(Beginning of Material provided)
<file path="config.mk">
export PLATFORM = sky130hd
export DESIGN_NAME = ccr_comparator_control
export DESIGN_NICKNAME = d
export VERILOG_FILES = /design/src/rtl/ccr_pkg.sv /design/src/rtl/ccr_comparator_control.sv
export SDC_FILE = /design/constraint.sdc
export NUM_CORES = 1
export LEC_CHECK = 0
export BUFFER_PORTS_ARGS = -buffer_cell sky130_fd_sc_hd__buf_2
export CORE_ASPECT_RATIO = 1.2
export CORE_MARGIN = 5
export CORE_UTILIZATION = 44
export DETAILED_ROUTE_END_ITERATION = 10
export PLACE_DENSITY = 0.85
export SLEW_MARGIN = 10
export SYNTH_ARGS = -nofsm -noshare
export SYNTH_HDL_FRONTEND = slang
export SYNTH_SLANG_ARGS = --single-unit
</file>
<file path="constraint.sdc">
create_clock -name pclk -period 3.1 [get_ports pclk]
set_input_delay 0.31 -clock pclk [delete_from_list [all_inputs] [get_ports pclk]]
set_output_delay 0.31 -clock pclk [all_outputs]
set_load 0.01 [all_outputs]
</file>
(End of Material provided)
Task details: Starting at the line with "export BUFFER_PORTS_ARGS = -buffer_cell", copy each line through the end of the data, both ends included, and give nothing else.

Written solution:
export BUFFER_PORTS_ARGS = -buffer_cell sky130_fd_sc_hd__buf_2
export CORE_ASPECT_RATIO = 1.2
export CORE_MARGIN = 5
export CORE_UTILIZATION = 44
export DETAILED_ROUTE_END_ITERATION = 10
export PLACE_DENSITY = 0.85
export SLEW_MARGIN = 10
export SYNTH_ARGS = -nofsm -noshare
export SYNTH_HDL_FRONTEND = slang
export SYNTH_SLANG_ARGS = --single-unit
</file>
<file path="constraint.sdc">
create_clock -name pclk -period 3.1 [get_ports pclk]
set_input_delay 0.31 -clock pclk [delete_from_list [all_inputs] [get_ports pclk]]
set_output_delay 0.31 -clock pclk [all_outputs]
set_load 0.01 [all_outputs]
</file>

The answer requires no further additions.